Así que la película es casi un
documento histórico más fidedigno que las tramas arquetípicas del éxito a las
que estamos acostumbrados. Llewyn va de un lado para otro pero nunca sale del
mismo callejón, del mismo sofá prestado. Los Coen adoban su periplo con la
galería habitual de americanos profundos: los productores viejos y despiadados,
la habitual secretaria ñoña, esta vez viejísima; el paleto, el buen chico, la
joven más ambiciosa que realista, o el padre demenciado, en una de las mejores
escenas de la película.
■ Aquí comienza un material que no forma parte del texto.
## flow/config.mk

```make
export PLATFORM = sky130hd
export DESIGN_NAME = mips_cpu_ram
export DESIGN_NICKNAME = mips_cpu_ram
export VERILOG_FILES = /design/flow/design.v
export SDC_FILE = /design/flow/constraint.sdc
export NUM_CORES = 4
export LEC_CHECK = 1
export CORE_UTILIZATION = 40
```

## flow/constraint.sdc

```tcl
current_design mips_cpu_ram

set clk_period 348.3
set clk_io_pct 0.2

create_clock -name clk0 -period $clk_period [get_ports {clk}]

set non_clock_inputs [all_inputs -no_clocks]
set_input_delay [expr $clk_period * $clk_io_pct] -clock clk0 $non_clock_inputs
set_output_delay [expr $clk_period * $clk_io_pct] -clock clk0 [all_outputs]
```

## flow/design.v

```verilog
module mips_cpu_ram(
    input logic clk,
    input logic[31:0] address,
    input logic write,
    input logic read,
    input logic[31:0] writedata,
    output logic[31:0] readdata,
    input logic[3:0] byteenable,
    output logic waitrequest
);
    parameter RAM_INIT_FILE = "";
    reg[7:0] memory[0:255];
    logic[31:0] mapped_address;
    always @(*) begin
        case (address[31:28])
            4'hb: begin
                mapped_address <= {1'b1,address[6:0]};
            end
            4'h0: begin
                mapped_address <= {1'b0,address[6:0]};
            end
            default: begin
                mapped_address <= 8'h0;
            end
        endcase
    end
    initial begin
        integer i;
        for (i=0; i<(256); i++) begin
            memory[i]=0;
        end
        if (RAM_INIT_FILE != "") begin
            $display("RAM : INIT : Loading RAM contents from %s", RAM_INIT_FILE);
            $readmemh(RAM_INIT_FILE, memory);
        end
        waitrequest = 0;
    end
    always @(posedge clk) begin
        if (write) begin
            if (byteenable[3] == 1) begin
                memory[mapped_address] <= writedata[31:24];
            end
            if (byteenable[2] == 1) begin
                memory[mapped_address+1] <= writedata[23:16];
            end
            if (byteenable[1] == 1) begin
                memory[mapped_address+2] <= writedata[15:8];
            end
            if (byteenable[0] == 1) begin
                memory[mapped_address+3] <= writedata[7:0];
            end
        end
        if(byteenable[3] == 1) begin
            readdata[31:24] <= memory[mapped_address];
        end
        if(byteenable[2] == 1) begin
            readdata[23:16] <= memory[mapped_address+1];
        end
        if(byteenable[1] == 1) begin
            readdata[15:8] <= memory[mapped_address+2];
        end
        if(byteenable[3] == 1) begin
            readdata[7:0] <= memory[mapped_address+3];
        end
    end
endmodule
```

## flow/run.sh

```bash
#!/bin/bash
# OpenROAD 26Q1-2900-gdf79404cd8, Yosys 0.63+post, stock flow scripts
make -C /OpenROAD-flow-scripts/flow DESIGN_CONFIG=/design/flow/config.mk WORK_HOME=/design/flow/orfs finish
```

==> summary.txt <==
Entry: Yosys synthesis followed by OpenROAD place and route.

Yosys:
- Per the Yosys statistics, synthesis produced 23100 cells.
- Among the non-sequential cells, multiplexers take the most area.
- The run puts the number of enable-type register cells in the synthesized netlist at 2080.
- The run gives the register bit total from synthesis as 2080.
- The run gives the mean area per synthesized cell as 8.82 sq um.
- The run gives the post-synthesis mux area share as 29.0%.
- For this run, asynchronously set or reset flops after synthesis account for 0%.
- Per the synthesis report, the XOR/XNOR share of the synthesized area is 0.107%.
- The run puts the proportion of netlist area held by the largest area contributor at 30.6%.
- The run gives the synthesized area as 204000 sq um.
- The run gives the distinct cell type count after synthesis as 97.
- After synthesis, the cell types taking the most area are edfxtp_1 31%, mux2i_1 16%, mux4_2 7.3%.
- The run gives the flip-flop cell with the highest count after synthesis as edfxtp_1.
- The run puts the total cell area reported by yosys after synthesis at 204000 sq um.
- The run gives the adder-cell share of the synthesized area as 0.0368%.
- The run gives the fraction of the yosys area taken by sequential cells as 30.6%.
- The cell count after synthesis came out at 23100.
- The run gives the number of synthesis warnings as 1.
- The cell-mix breakdown from Yosys lists the compound-gate area share as 19.1%.
- Summed over all instances, the cell type with the most area after synthesis is edfxtp_1.
- The run gives the simple-gate area share of the yosys netlist as 15.5%.

Layout:
- By instance count after routing, the leading logic cell types are 3522 x nand2_1, 3171 x mux2i_1, 2448 x nor2_1.
- The run gives the layout overhead on the synthesized area as 10.9%.
- The most common logic cell in the final layout is nand2_1.
- The run gives the final standard cell utilization of the core as 44.6%.
- Fill cells in the final layout number 48100.
- Per the final layout report, the fraction of cells sized above drive strength 1 comes to 18.2%.

Global routing:
- The run puts the routing usage on met2 at 76.5%.
- The run gives the maximum number of pins on one net before global-route repair as 94.
- The run puts the routing usage on met1 at 69.8%.
- The layer flagged by global routing as most heavily used is met2.
- The run gives the fraction of met3 tracks used by global routing as 50.2%.
- The run puts the all-layer global routing usage at 63.7%.
- The run puts the total overflow reported by the global router at 0.
- The run puts the initial antenna violation count at 369.
- The run puts the number of global-route vias before repair at 200000.
- The run puts the first-pass GRT wire length at 2050000 microns.

Clocking:
- Clock latency on the worst-skew pair, taken at its later pin, is 1070 ps.
- The run gives the post-CTS setup buffer count as 0.
- Per the CTS log, the buffer count on the longest clock path is 4.
- TritonCTS built the clock tree.
- The run gives the library cell used as clock root buffer as clkbuf_16.
- The clock drives 2080 sinks.
- The run gives the number of buffers added to fix hold violations after cts as 0.
- Per the TritonCTS log, the buffer count is 293.
- The run puts the CTS clock-pin slew for the worst setup and hold paths at 70 ps.
- Once the clock tree was built, the resizer swapped 0 gates to a different size.
- The clock H-tree reported by CTS has 5 levels.

Run status:
- The run finished, with violations left.
- The checks that failed: antenna rules, capacitance limit, slew limit.

Final timing:
- The run puts the final tally of setup violations at 0.
- The run puts the post-route fraction of the period consumed by the critical path at 22.8%.
- The run puts the relative slew slack at -21.3%.
- The clock arrives with 73.1 ps of skew.
- Setup repair after global routing left no endpoint under its margin.
- The run gives the transition time of the tightest slew-check pin as 1810 ps.
- Hold timing on the final database bottoms out at a slack of 1210 ps.
- The run gives the aggregate negative setup slack as 0 ps.
- The run puts the max-slew violation total from the final report at 8.
- The run gives the time the worst path needs with I/O delays and setup as 79530 ps.
- The run gives the number of failing hold endpoints at the final stage as 0.
- The run puts the maximum achievable frequency at 0.0126 GHz.

Placed design:
- The run gives the global placer's final weighted congestion as 1.16.
- Per the placement log, port buffering inserted 80 buffers.
- The run puts the post-DP HPWL at 1100000 microns.

Job:
- The number of warnings reported in the stage logs is 54.
- Max-cap violations in this run came to 4.

Critical path:
- The run gives the data arrival time of the critical path as 80230 ps.
- The run gives the type of the setup path with the least slack as primary input to flop.
- The run gives the required time of the critical path as 349000 ps.
- The run gives the category of the worst setup path capture point as a flop.
- The worst setup path is launched from a primary input.
- The run gives the most frequent cell on the critical path as buf_4.
- Per STA, the highest per-stage delay on the worst path measures 1120 ps.
- Max fanout on the critical path was recorded as 50.
- The largest individual stage delay along the critical path comes from the cell nor4_4.
- In this run the critical path is formed by clkdlybuf4s50_1 -> nor4_4 -> buf_4 -> o21ai_4 -> buf_4 -> inv_1 -> ha_4 -> o21ba_4 -> o21ai_4 -> buf_4 -> buf_4 -> buf_4 -> buf_4 -> buf_4 -> mux2i_1 -> mux2i_1 -> o211ai_1 -> o21ai_0 -> nor4_2 -> buf_4 -> o32a_1 -> nand4_1.

Pwr:
- The run puts the clock network power share at 41.0%.
- The run gives the leakage power as 99.5 nW.
- The script computed a power per unit cell area of 3.43 nW/um^2.
- Looking at the VDD voltage map, the peak drop is 0.00384 mV.
- The run puts the net switching power at 0.275 mW.
- Combinational logic is responsible for 22.8% of the overall power.
- The run gives the cell-internal power as 0.500 mW.
- The run gives the net switching share of the total power as 35.4%.
- The run gives the power share of the sequential group as 36.2%.

Routing:
- Per the detail_route report, DRC violations left total 0.
- The run gives the final routed wire length divided by cell count as 53.4 microns.
- The run gives the final antenna-violating net count as 1.
- The run puts the average via count per standard cell at 7.58.
- The run puts the first-pass iteration count of the detailed router at 8.
- Once iteration 0 of detailed routing completed, the report listed 31300 DRC markers.
- The run gives the total number of vias as 228000.
- The run puts the sum of routed wire length over all layers at 1600000 microns.

Die:
- The run gives the number of standard-cell rows in the floorplan as 261.
- The run puts the vertical die dimension at 716 microns.
- The run gives the share of the core filled by cells before placement as 40.3%.
- The run puts the count of pins on the block boundary at 104.
- The overall die size recorded for this design is 513000 sq um.
- The core region is 507000 sq um.
- The run gives the die width as 716 microns.

Worst hold path:
- The run gives the worst hold path class as flop to flop.
## final timing paths
| path | startpoint | to | slack, ps | cells past startpoint |
|---|---|---|---|---|
| worst max-delay path | address[29] | readdata[5] | 268770 | 22 |
| worst min-delay path | memory[253][1] | readdata[17] | 1210 | 6 |
| worst min register to register | memory[253][1] | readdata[17] | 1210 | 6 |
| worst max register to register | memory[200][3] | readdata[3] | 343040 | 9 |
## critical path, delay by kind of cell
family	cells	cell delay (ps)
buffers and inverters	10	5160
adders and majority gates	1	540
and+or+nand+nor	3	1670
muxes	2	370
AOI/OAI and AO/OA	6	2500
## layout make-up
cell class                      count  area [sq um]  area share, %
Clock inverter                    167          1880          0.831
Inverter                           31           156         0.0692
Tap cell                         6706          8390           3.71
Timing Repair Buffer             1587         12700           5.60
Antenna cell                      659          1650          0.729
Multi-Input combinational cell  18400        131000           58.1
Clock buffer                      351          7610           3.37
Sequential cell                  2080         62500           27.6
## registers in the layout, indices dropped and copies added, names as in the netlist
| signal | cells |
|---|---|
| memory | 2048 |
| readdata | 32 |
## Yosys cell counts, types with 51 or more instances
| library cell | instances |
|---|---|
| o21ai_0 | 368 |
| a211oi_1 | 1154 |
| o22ai_1 | 243 |
| a32oi_1 | 138 |
| a21oi_1 | 1597 |
| mux2i_1 | 3174 |
| nand3_1 | 975 |
| mux4_2 | 657 |
| a311oi_1 | 115 |
| a221oi_1 | 90 |
| o211ai_1 | 125 |
| clkbuf_1 | 1528 |
| o2111ai_1 | 146 |
| buf_2 | 684 |
| nor2_1 | 2518 |
| a31oi_1 | 287 |
| nand2_2 | 90 |
| nor4_1 | 51 |
| a22oi_1 | 195 |
| o221ai_1 | 96 |
| nand2_1 | 3550 |
| buf_1 | 159 |
| buf_4 | 177 |
| mux2_2 | 1121 |
| a21o_1 | 988 |
| edfxtp_1 | 2080 |
| and3_1 | 125 |
| nor3_1 | 115 |
## per-stage QoR
| stage | cells | instance area (sq um) | setup WS (ps) | power (mW) |
|---|---|---|---|---|
| after detailed placement | 28800 | 215000 | 269410 | 0.444 |
| final | 30000 | 226000 | 268770 | 0.775 |
| after global routing | 29700 | 225000 | 269360 | 0.772 |
| after CTS | 29400 | 224000 | 270430 | 0.756 |
| after floorplan | 23100 | 204000 | 273480 | 0.360 |
| after global placement | 28800 | 215000 | 269460 | 0.444 |
## power by group through the flow
stage	clock, mW	sequential (mW)	combinational, mW
4_1_cts	0.316	0.280	0.160
5_1_grt	0.323	0.280	0.169
6_report	0.318	0.280	0.177
## cells by family after synthesis
kind of cell / count (synthesis)
and+or+nand+nor: 7657
AOI/OAI and AO/OA: 5796
muxes: 4952
buffers and inverters: 2599
DFF: 2080
xor gates and xnor gates: 22
adders and majority gates: 6
other: 1
## metal layers
layer / up-vias / part of all wire, %
met1: 111000 / 32
met3: 7127 / 19
met2: 22900 / 37
li1: 86500 / -
met4: 266 / 11
met5: - / 0.64
Power is estimated from default activity; no workload was simulated.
Y, cómo no, algún personaje de cómic, John Goodman, impresionante,
y en cierto modo un hilo que comunica esta película con Barton Fink. También allí un joven guionista acudía al Hollywood de
los años 30 y acababa derrotado por su propia angustia. Aquí la cosa es más
cruda, más fría. Dentro de Llewyn no vemos al canalla sin remedio en que suele
convertirse ese tipo de gente. Acabará siendo marino mercante y algún sábado
por la noche, si se toma unas copas, sacará la guitarra y cantará alguna
canción, y si tiene un amigo le contará que una vez quiso ser artista, pero que
se cansó de pasar calamidades y lo dejó. Pudo haberse encanallado del todo porque
confiaba en sí mismo y en ese lema estúpido del you can. No solo se creía un artista sino que se empeñaba en vivir
como un artista, que es lo que acaba de rematar a los bohemios.
Pero esto es Darwin. Los Coen nos
cuentan la historia de una rata perdedora, pero no se ceban en ella sino en su
entorno, en las otras ratas perdedoras. Lo redimen porque nos compadecemos, con
esa compasión no caritativa que significa sentir una ráfaga de realidad helada
que alguna vez pasó al lado de nosotros. Para este tipo de gente, el único
triunfo es no abandonar, seguir anclados en la barra, diciendo frases. Llewyn
fracasa hasta en eso, y, visto lo visto, es lo mejor que le puede pasar.
"Todos los bohemios que he conocido, fuesen del ramo que fuesen, eran igual de mala gente": estoy de acuerdo en esta apreciación. En la propia "Luces de bohemia" Rubén Darío le aconseja a Max Estrella: "¡Max, es preciso huir de la bohemia!". La bohemia heroica tal vez existió en los tiempos inaugurales, pero luego se convirtió en la bohemia golfante.